Your second observation, that the logarithm diverges as $ \phi \rightarrow v $ is correct but also nothing to worry about. This is because the prefactor of the logarithm, $ \left(m_G^2\right)^2 $, also goes to zero in this limit (faster than the logarithm diverges).

On a more general note, there is nothing inconsistent about evaluating the effective potential for general field values. However, the effective potential does not in general represent a physical quantity. Only when evaluated at extrema.

I recommend [Consistent Use of Effective Potentials] for a deep treatment of the effective potential and how to derive physical quantities from it.

Answer 2

Let us assume you are working with the Standard Model (SM) so that the Higgs field corresponds to a $SU(2)\times U_Y(1)$ doublet.

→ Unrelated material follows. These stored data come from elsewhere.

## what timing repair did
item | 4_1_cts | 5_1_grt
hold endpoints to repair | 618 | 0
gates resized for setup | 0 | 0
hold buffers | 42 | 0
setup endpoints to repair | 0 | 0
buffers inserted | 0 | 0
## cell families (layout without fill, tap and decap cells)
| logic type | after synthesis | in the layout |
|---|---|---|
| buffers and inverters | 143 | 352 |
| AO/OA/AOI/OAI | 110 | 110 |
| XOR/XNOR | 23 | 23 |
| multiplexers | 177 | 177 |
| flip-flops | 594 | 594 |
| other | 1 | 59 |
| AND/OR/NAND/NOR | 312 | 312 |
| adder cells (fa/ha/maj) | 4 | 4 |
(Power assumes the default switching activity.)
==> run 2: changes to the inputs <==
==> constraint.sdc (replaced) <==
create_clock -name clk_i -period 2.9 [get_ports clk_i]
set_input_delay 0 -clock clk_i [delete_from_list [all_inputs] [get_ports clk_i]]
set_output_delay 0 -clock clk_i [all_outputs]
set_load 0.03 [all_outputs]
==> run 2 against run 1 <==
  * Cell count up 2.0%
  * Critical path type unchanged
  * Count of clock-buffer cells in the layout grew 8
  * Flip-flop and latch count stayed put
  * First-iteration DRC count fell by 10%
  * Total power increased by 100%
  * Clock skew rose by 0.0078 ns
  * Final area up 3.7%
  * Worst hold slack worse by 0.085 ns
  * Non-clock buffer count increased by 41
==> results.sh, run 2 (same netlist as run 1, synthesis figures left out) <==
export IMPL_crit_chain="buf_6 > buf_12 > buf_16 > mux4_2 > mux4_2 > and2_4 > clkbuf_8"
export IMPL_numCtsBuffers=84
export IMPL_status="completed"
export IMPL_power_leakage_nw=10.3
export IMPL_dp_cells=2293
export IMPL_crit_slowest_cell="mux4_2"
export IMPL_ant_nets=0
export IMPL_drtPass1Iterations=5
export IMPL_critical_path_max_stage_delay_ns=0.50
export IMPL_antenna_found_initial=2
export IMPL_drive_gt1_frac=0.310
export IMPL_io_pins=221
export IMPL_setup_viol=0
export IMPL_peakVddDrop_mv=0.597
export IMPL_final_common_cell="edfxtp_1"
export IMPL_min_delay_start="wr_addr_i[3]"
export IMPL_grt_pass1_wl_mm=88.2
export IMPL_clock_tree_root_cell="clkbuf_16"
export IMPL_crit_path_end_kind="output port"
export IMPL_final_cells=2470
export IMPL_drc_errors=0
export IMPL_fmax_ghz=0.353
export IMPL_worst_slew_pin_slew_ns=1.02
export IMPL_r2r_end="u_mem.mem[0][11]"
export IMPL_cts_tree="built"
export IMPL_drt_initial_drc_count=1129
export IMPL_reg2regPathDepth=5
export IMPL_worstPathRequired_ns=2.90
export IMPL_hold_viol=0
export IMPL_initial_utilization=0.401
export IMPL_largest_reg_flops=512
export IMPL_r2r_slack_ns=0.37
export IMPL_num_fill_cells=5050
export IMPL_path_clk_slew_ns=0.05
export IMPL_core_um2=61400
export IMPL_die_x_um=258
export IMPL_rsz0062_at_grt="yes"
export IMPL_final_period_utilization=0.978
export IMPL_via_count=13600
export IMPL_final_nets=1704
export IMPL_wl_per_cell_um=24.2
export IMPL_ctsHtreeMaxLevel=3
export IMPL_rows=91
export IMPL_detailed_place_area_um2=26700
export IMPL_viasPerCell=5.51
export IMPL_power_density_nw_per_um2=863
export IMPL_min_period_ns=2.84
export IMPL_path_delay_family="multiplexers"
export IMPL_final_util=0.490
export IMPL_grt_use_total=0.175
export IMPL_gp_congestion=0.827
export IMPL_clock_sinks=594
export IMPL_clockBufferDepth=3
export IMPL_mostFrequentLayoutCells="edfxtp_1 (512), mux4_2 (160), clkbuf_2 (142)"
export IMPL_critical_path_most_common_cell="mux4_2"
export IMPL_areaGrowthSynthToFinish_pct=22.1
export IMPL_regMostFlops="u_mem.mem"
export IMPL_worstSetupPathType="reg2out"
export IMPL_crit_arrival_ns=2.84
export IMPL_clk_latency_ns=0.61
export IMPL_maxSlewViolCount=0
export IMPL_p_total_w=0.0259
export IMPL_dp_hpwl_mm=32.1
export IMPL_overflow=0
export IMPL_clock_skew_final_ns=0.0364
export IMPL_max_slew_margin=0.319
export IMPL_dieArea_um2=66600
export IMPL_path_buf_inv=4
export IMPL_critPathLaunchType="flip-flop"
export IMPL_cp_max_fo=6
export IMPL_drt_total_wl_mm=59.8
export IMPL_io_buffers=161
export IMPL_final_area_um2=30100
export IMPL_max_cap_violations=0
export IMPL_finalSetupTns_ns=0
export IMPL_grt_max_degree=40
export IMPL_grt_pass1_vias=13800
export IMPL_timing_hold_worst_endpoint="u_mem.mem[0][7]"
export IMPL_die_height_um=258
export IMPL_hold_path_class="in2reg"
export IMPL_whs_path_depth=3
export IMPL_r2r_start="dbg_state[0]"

Computing the Coleman-Weinberg potential indeed leads to a contribution similar to what you wrote, let us first correct that: $$V_{eff} \sim \phi_c^4 \ln\left(\frac{\phi_c^2}{\mu}\right)$$

Additionally, you seem to be mixing the fact that to arrive to such expression one basically has to employ an expansion of the path integral around $\langle\phi_c\rangle$, which is no generic value; $\langle\phi_c\rangle$ must be a critical point of the tree-level potential for the derivation to apply. (see [Coleman-Weinberg Mechanism]) and this is the one appearing in your mass corrections; it is specified by the theory and its couplings.

In the case of the SSB in the SM case $\sqrt{2}\langle\phi_c\rangle = v \approx 200$ GeV and it is technically this expectation value that should appear in your corrections as said above. As shown in Schwartz book "Quantum Field Theory and the Standard Model", section 34.2.3, one gets: $$V_{eff}(h) = \frac{\lambda}{4}h^4 + \left(\frac{9}{64\pi^2}\lambda^2 - \frac{3}{64\pi^2}Y^4_t\right)\phi^4\ln\frac{h^2}{v^2}$$ where $Y_t$ is the top-quark Yukawa coupling for the Coleman-Weinberg potential for the Higgs (actually the most relevant contribution only). There you can see what I meant previously.

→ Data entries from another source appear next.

`src/rtl/asm_pass_controller.sv`:
```
// Two-pass assembler sequencer: pass 1 binds label PCs, pass 2 encodes lines and writes IMEM.
// Optional watchdog on outstanding parser/encoder requests: define ASM_CTRL_TIMEOUT_EN.
module asm_pass_controller #(
  parameter int unsigned IMEM_DEPTH     = 1024,
  parameter int unsigned LINE_W         = 12,
  parameter int unsigned TIMEOUT_CYCLES = 4096,
  localparam int unsigned ADDR_W        = $clog2(IMEM_DEPTH)
) (
  input  logic              clk_in,
  input  logic              rst_in,
  input  logic              start_in,
  output logic              line_rewind_out,
  output logic              line_req_out,
  input  logic              line_valid_in,
  input  logic [1:0]        line_kind_in,
  input  logic              line_err_in,
  output logic              label_wr_out,
  output logic [31:0]       label_pc_out,
  input  logic              label_full_in,
  output logic              enc_req_out,
  output logic [31:0]       enc_pc_out,
  input  logic              enc_done_in,
  input  logic              enc_err_in,
  input  logic [31:0]       enc_instr_in,
  output logic              imem_we_out,
  output logic [ADDR_W-1:0] imem_addr_out,
  output logic [31:0]       imem_data_out,
  output logic [2:0]        state_out,
  output logic [2:0]        err_code_out,
  output logic [LINE_W-1:0] err_line_out,
  output logic [ADDR_W:0]   instr_count_out
);

  typedef enum logic [2:0] {
    StIdle     = 3'd0,
    StPcMap    = 3'd1,
    StInstrMap = 3'd2,
    StError    = 3'd3,
    StSuccess  = 3'd4
  } state_e;

  typedef enum logic [1:0] {PhReq, PhWait, PhEnc} phase_e;

  localparam logic [1:0] KindBlank = 2'b00;
  localparam logic [1:0] KindLabel = 2'b01;
  localparam logic [1:0] KindInstr = 2'b10;
  localparam logic [1:0] KindEof   = 2'b11;

  localparam logic [2:0] ErrNone     = 3'd0;
  localparam logic [2:0] ErrParse    = 3'd1;
  localparam logic [2:0] ErrLblFull  = 3'd2;
  localparam logic [2:0] ErrEncode   = 3'd3;
  localparam logic [2:0] ErrOverflow = 3'd4;
  localparam logic [2:0] ErrCount    = 3'd5;
  localparam logic [2:0] ErrTimeout  = 3'd6;

  localparam logic [ADDR_W:0] DepthCnt = (ADDR_W + 1)'(IMEM_DEPTH);

  state_e              state_q;
  phase_e              phase_q;
  logic [31:0]         pc_q;
  logic [LINE_W-1:0]   line_cnt_q;
  logic [ADDR_W:0]     cnt_q;
  logic [ADDR_W:0]     instr_count_q;
  logic [2:0]          err_code_q;
  logic [LINE_W-1:0]   err_line_q;
  logic                line_rewind_q, line_req_q, label_wr_q, enc_req_q, imem_we_q;
  logic [31:0]         label_pc_q, enc_pc_q, imem_data_q;
  logic [ADDR_W-1:0]   imem_addr_q;
  logic                wd_fire;

`ifdef ASM_CTRL_TIMEOUT_EN
  localparam int unsigned WdW = $clog2(TIMEOUT_CYCLES + 1);
  logic           in_wait, resp;
  logic [WdW-1:0] wd_q;

  assign in_wait = ((state_q == StPcMap) || (state_q == StInstrMap)) && (phase_q != PhReq);
  assign resp    = (phase_q == PhEnc) ? enc_done_in : line_valid_in;

  always_ff @(posedge clk_in) begin
    if (rst_in || !in_wait || resp) wd_q <= '0;
    else                            wd_q <= wd_q + WdW'(1);
  end

  assign wd_fire = in_wait && !resp && (wd_q == WdW'(TIMEOUT_CYCLES - 1));
`else
  logic unused_timeout;
  assign unused_timeout = (TIMEOUT_CYCLES == 0);
  assign wd_fire        = 1'b0;
`endif

  always_ff @(posedge clk_in) begin
    if (rst_in) begin
      state_q       <= StIdle;
      phase_q       <= PhReq;
      pc_q          <= '0;
      line_cnt_q    <= '0;
      cnt_q         <= '0;
      instr_count_q <= '0;
      err_code_q    <= ErrNone;
      err_line_q    <= '0;
      line_rewind_q <= 1'b0;
      line_req_q    <= 1'b0;
      label_wr_q    <= 1'b0;
      enc_req_q     <= 1'b0;
      imem_we_q     <= 1'b0;
      label_pc_q    <= '0;
      enc_pc_q      <= '0;
      imem_addr_q   <= '0;
      imem_data_q   <= '0;
    end else begin
      line_rewind_q <= 1'b0;
      line_req_q    <= 1'b0;
      label_wr_q    <= 1'b0;
      enc_req_q     <= 1'b0;
      imem_we_q     <= 1'b0;
      unique case (state_q)
        StIdle, StError, StSuccess: begin
          if (start_in) begin
            state_q       <= StPcMap;
            phase_q       <= PhReq;
            pc_q          <= '0;
            line_cnt_q    <= '0;
            cnt_q         <= '0;
            instr_count_q <= '0;
            err_code_q    <= ErrNone;
            err_line_q    <= '0;
            line_rewind_q <= 1'b1;
          end
        end
        StPcMap: begin
          if (phase_q == PhReq) begin
            line_req_q <= 1'b1;
            phase_q    <= PhWait;
          end else if (line_valid_in) begin
            phase_q <= PhReq;
            if (line_kind_in != KindEof) line_cnt_q <= line_cnt_q + LINE_W'(1);
            if (line_err_in) begin
              state_q    <= StError;
              err_code_q <= ErrParse;
              err_line_q <= line_cnt_q;
            end else begin
              case (line_kind_in)
                KindLabel: begin
                  if (label_full_in) begin
                    state_q    <= StError;
                    err_code_q <= ErrLblFull;
                    err_line_q <= line_cnt_q;
                  end else begin
                    label_wr_q <= 1'b1;
                    label_pc_q <= pc_q;
                  end
                end
                KindInstr: begin
                  if (cnt_q == DepthCnt) begin
                    state_q    <= StError;
                    err_code_q <= ErrOverflow;
                    err_line_q <= line_cnt_q;
                  end else begin
                    pc_q  <= pc_q + 32'd4;
                    cnt_q <= cnt_q + (ADDR_W + 1)'(1);
                  end
                end
                KindEof: begin
                  instr_count_q <= cnt_q;
                  pc_q          <= '0;
                  line_cnt_q    <= '0;
                  line_rewind_q <= 1'b1;
                  state_q       <= StInstrMap;
                end
                default: ;
              endcase
            end
          end
        end
        StInstrMap: begin
          if (phase_q == PhReq) begin
            line_req_q <= 1'b1;
            phase_q    <= PhWait;
          end else if (phase_q == PhWait) begin
            if (line_valid_in) begin
              phase_q <= PhReq;
              if (line_kind_in != KindEof) line_cnt_q <= line_cnt_q + LINE_W'(1);
              if (line_err_in) begin
                state_q    <= StError;
                err_code_q <= ErrParse;
                err_line_q <= line_cnt_q;
              end else if (line_kind_in == KindInstr) begin
                enc_req_q <= 1'b1;
                enc_pc_q  <= pc_q;
                phase_q   <= PhEnc;
              end else if (line_kind_in == KindEof) begin
                // Both passes must agree on how many instructions the program holds.
                if (pc_q[31:2] == 30'(instr_count_q)) begin
                  state_q <= StSuccess;
                end else begin
                  state_q    <= StError;
                  err_code_q <= ErrCount;
                  err_line_q <= line_cnt_q;
                end
              end
            end
          end else if (enc_done_in) begin
            if (enc_err_in) begin
              state_q    <= StError;
              err_code_q <= ErrEncode;
              err_line_q <= line_cnt_q - LINE_W'(1);
            end else begin
              imem_we_q   <= 1'b1;
              imem_addr_q <= pc_q[ADDR_W+1:2];
              imem_data_q <= enc_instr_in;
              pc_q        <= pc_q + 32'd4;
              phase_q     <= PhReq;
            end
          end
        end
        default: state_q <= StIdle;
      endcase
      if (wd_fire) begin
        state_q    <= StError;
        err_code_q <= ErrTimeout;
        err_line_q <= (phase_q == PhEnc) ? line_cnt_q - LINE_W'(1) : line_cnt_q;
      end
    end
  end

  assign line_rewind_out = line_rewind_q;
  assign line_req_out    = line_req_q;
  assign label_wr_out    = label_wr_q;
  assign label_pc_out    = label_pc_q;
  assign enc_req_out     = enc_req_q;
  assign enc_pc_out      = enc_pc_q;
  assign imem_we_out     = imem_we_q;
  assign imem_addr_out   = imem_addr_q;
  assign imem_data_out   = imem_data_q;
  assign state_out       = state_q;
  assign err_code_out    = err_code_q;
  assign err_line_out    = err_line_q;
  assign instr_count_out = instr_count_q;

endmodule

```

On the other hand, for values of the field that are large, you indeed have to more careful and resum these large logarithms separately. (see section 34.2.2 of Schwartz). Small numbers on the other hand pose no threat since you have a power to the fourth in front of the log.

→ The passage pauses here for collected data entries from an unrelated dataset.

**src/rtl/serial_link_pkg.sv**
```systemverilog
// Shared types and framing helpers for the serial link transmitter.
package serial_link_pkg;

    typedef enum logic [2:0] {
        ST_IDLE,
        ST_START,
        ST_DATA,
        ST_PARITY,
        ST_GAP
    } state_e;

    localparam logic LINE_IDLE  = 1'b0;
    localparam logic LINE_START = 1'b1;

    function automatic int unsigned beats(input int unsigned data_w, input int unsigned lanes);
        return (data_w + lanes - 1) / lanes;
    endfunction

    function automatic int unsigned frame_len(input int unsigned data_w, input int unsigned lanes,
                                              input int unsigned parity_en, input int unsigned gap);
        return 1 + beats(data_w, lanes) + parity_en + gap;
    endfunction

endpackage

```
**src/rtl/serial_link_tx_if.sv**
```systemverilog
// Ready/valid word handshake from the router core into the transmitter.
interface serial_link_tx_if #(
    parameter int unsigned DATA_W = 55
) ();
    logic [DATA_W-1:0] TX_Data;
    logic              TX_Data_Valid;
    logic              TX_Data_Ready;

    modport master (output TX_Data, output TX_Data_Valid, input  TX_Data_Ready);
    modport slave  (input  TX_Data, input  TX_Data_Valid, output TX_Data_Ready);
endinterface

```
**src/rtl/sync_fifo.sv**
```systemverilog
// Synchronous FIFO with show-ahead read data; push when full and pop when empty are ignored.
module sync_fifo #(
    parameter int unsigned WIDTH = 8,
    parameter int unsigned DEPTH = 4
) (
    input  logic                   clk,
    input  logic                   rst,
    input  logic                   push,
    input  logic                   pop,
    input  logic [WIDTH-1:0]       wdata,
    output logic [WIDTH-1:0]       rdata,
    output logic                   full,
    output logic                   empty,
    output logic [$clog2(DEPTH):0] count
);
    localparam int unsigned AW = $clog2(DEPTH);
    localparam int unsigned CW = AW + 1;

    logic [WIDTH-1:0] mem [DEPTH];
    logic [AW-1:0]    wr_ptr;
    logic [AW-1:0]    rd_ptr;
    logic             do_push;
    logic             do_pop;

    assign full    = (count == CW'(DEPTH));
    assign empty   = (count == '0);
    assign do_push = push & ~full;
    assign do_pop  = pop & ~empty;
    assign rdata   = mem[rd_ptr];

    always_ff @(posedge clk) begin
        if (rst) begin
            wr_ptr <= '0;
            rd_ptr <= '0;
            count  <= '0;
        end else begin
            if (do_push) wr_ptr <= wr_ptr + 1'b1;
            if (do_pop)  rd_ptr <= rd_ptr + 1'b1;
            case ({do_push, do_pop})
                2'b10:   count <= count + 1'b1;
                2'b01:   count <= count - 1'b1;
                default: count <= count;
            endcase
        end
    end

    // Storage is not reset; pointers and count define validity.
    always_ff @(posedge clk) begin
        if (do_push) mem[wr_ptr] <= wdata;
    end

endmodule

```
**src/rtl/serial_link_tx.sv**
```systemverilog
// Multi-lane framed serial transmitter: start beat, LSB-first data beats, optional
// even-parity beat and idle gap, fed from an input FIFO.
module serial_link_tx
    import serial_link_pkg::*;
#(
    parameter int unsigned DATA_W    = 55,
    parameter int unsigned LANES     = 1,
    parameter int unsigned DEPTH     = 4,
    parameter int unsigned GAP       = 1,
    parameter int unsigned PARITY_EN = 1
) (
    input  logic             Clk_S,
    input  logic             Rst,
    serial_link_tx_if.slave  tx,
    output logic [LANES-1:0] S_Data_out,
    output logic             Busy,
    output logic             Frame_Done
);
    localparam int unsigned BEATS   = beats(DATA_W, LANES);
    localparam int unsigned SH_W    = BEATS * LANES;
    localparam int unsigned BEAT_CW = (BEATS > 1) ? $clog2(BEATS) : 1;
    localparam int unsigned GAP_CW  = (GAP > 1) ? $clog2(GAP) : 1;
    localparam int unsigned CNT_W   = $clog2(DEPTH) + 1;

    state_e             state, state_nxt;
    logic [BEAT_CW-1:0] beat_cnt, beat_nxt;
    logic [GAP_CW-1:0]  gap_cnt, gap_nxt;
    logic [SH_W-1:0]    shreg, shreg_nxt;
    logic [LANES-1:0]   par, par_nxt;
    logic [LANES-1:0]   out_nxt;
    logic               done_nxt;
    logic               pop_c;
    logic               frame_end;

    logic [DATA_W-1:0]  fifo_rdata;
    logic               fifo_full;
    logic               fifo_empty;
    logic [CNT_W-1:0]   fifo_count;

    assign tx.TX_Data_Ready = ~fifo_full;
    assign Busy             = (state != ST_IDLE) || (fifo_count != '0);

    sync_fifo #(
        .WIDTH (DATA_W),
        .DEPTH (DEPTH)
    ) u_fifo (
        .clk   (Clk_S),
        .rst   (Rst),
        .push  (tx.TX_Data_Valid & ~fifo_full),
        .pop   (pop_c),
        .wdata (tx.TX_Data),
        .rdata (fifo_rdata),
        .full  (fifo_full),
        .empty (fifo_empty),
        .count (fifo_count)
    );

    always_ff @(posedge Clk_S) begin
        if (Rst) begin
            state      <= ST_IDLE;
            beat_cnt   <= '0;
            gap_cnt    <= '0;
            shreg      <= '0;
            par        <= '0;
            S_Data_out <= {LANES{LINE_IDLE}};
            Frame_Done <= 1'b0;
        end else begin
            state      <= state_nxt;
            beat_cnt   <= beat_nxt;
            gap_cnt    <= gap_nxt;
            shreg      <= shreg_nxt;
            par        <= par_nxt;
            S_Data_out <= out_nxt;
            Frame_Done <= done_nxt;
        end
    end

    // The line register shows, one edge later, the beat that the current state describes.
    always_comb begin
        state_nxt = state;
        beat_nxt  = beat_cnt;
        gap_nxt   = gap_cnt;
        shreg_nxt = shreg;
        par_nxt   = par;
        out_nxt   = {LANES{LINE_IDLE}};
        done_nxt  = 1'b0;
        pop_c     = 1'b0;
        frame_end = 1'b0;

        case (state)
            ST_IDLE: pop_c = ~fifo_empty;
            ST_START: begin
                out_nxt   = {LANES{LINE_START}};
                beat_nxt  = '0;
                state_nxt = ST_DATA;
            end
            ST_DATA: begin
                out_nxt   = shreg[LANES-1:0];
                par_nxt   = par ^ shreg[LANES-1:0];
                shreg_nxt = shreg >> LANES;
                beat_nxt  = beat_cnt + 1'b1;
                if (beat_cnt == BEAT_CW'(BEATS - 1)) begin
                    if (PARITY_EN != 0) begin
                        state_nxt = ST_PARITY;
                    end else if (GAP > 0) begin
                        gap_nxt   = '0;
                        state_nxt = ST_GAP;
                    end else begin
                        frame_end = 1'b1;
                    end
                end
            end
            ST_PARITY: begin
                out_nxt = par;
                if (GAP > 0) begin
                    gap_nxt   = '0;
                    state_nxt = ST_GAP;
                end else begin
                    frame_end = 1'b1;
                end
            end
            ST_GAP: begin
                gap_nxt = gap_cnt + 1'b1;
                if (gap_cnt == GAP_CW'(GAP - 1)) frame_end = 1'b1;
            end
            default: state_nxt = ST_IDLE;
        endcase

        // End of frame chains straight into the next start beat when a word is waiting.
        if (frame_end) begin
            done_nxt = 1'b1;
            pop_c    = ~fifo_empty;
        end
        if (pop_c) begin
            shreg_nxt = SH_W'(fifo_rdata);
            par_nxt   = '0;
            state_nxt = ST_START;
        end else if (frame_end) begin
            state_nxt = ST_IDLE;
        end
    end

endmodule

```
**src/flat_wrapper.sv**
```systemverilog
// flat-port wrapper written by rule: the top's interface ports become plain ports
module serial_link_tx_flat import serial_link_pkg::*;
#(
    parameter int unsigned DATA_W    = 55,
    parameter int unsigned LANES     = 1,
    parameter int unsigned DEPTH     = 4,
    parameter int unsigned GAP       = 1,
    parameter int unsigned PARITY_EN = 1
)
  (Clk_S, Rst, S_Data_out, Busy, Frame_Done, tx_TX_Data, tx_TX_Data_Valid, tx_TX_Data_Ready);
  serial_link_tx_if #(.DATA_W(DATA_W)) tx_i ();
  input  logic Clk_S;
  input  logic Rst;
  output logic [LANES-1:0] S_Data_out;
  output logic Busy;
  output logic Frame_Done;
  input wire logic [$bits(tx_i.TX_Data)-1:0] tx_TX_Data;
  input wire logic [$bits(tx_i.TX_Data_Valid)-1:0] tx_TX_Data_Valid;
  output wire logic [$bits(tx_i.TX_Data_Ready)-1:0] tx_TX_Data_Ready;
  assign tx_i.TX_Data = tx_TX_Data;
  assign tx_i.TX_Data_Valid = tx_TX_Data_Valid;
  assign tx_TX_Data_Ready = tx_i.TX_Data_Ready;
  serial_link_tx #(.DATA_W(DATA_W), .LANES(LANES), .DEPTH(DEPTH), .GAP(GAP), .PARITY_EN(PARITY_EN)) u_core (.Clk_S(Clk_S), .Rst(Rst), .tx(tx_i), .S_Data_out(S_Data_out), .Busy(Busy), .Frame_Done(Frame_Done));
endmodule
```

An alternative argument for you to put your soul to rest on the matter, is to consider the unitary gauge, where you can get rid of the Goldstone bosons thus rendering your worries futile, while remembering physical quantities are supposed to be gauge independent. All in all, it is true that effective theories have a regime of validity and one should not expect them to hold for totally arbitrary values in our case it would be the electroweak scale most likely, $v$.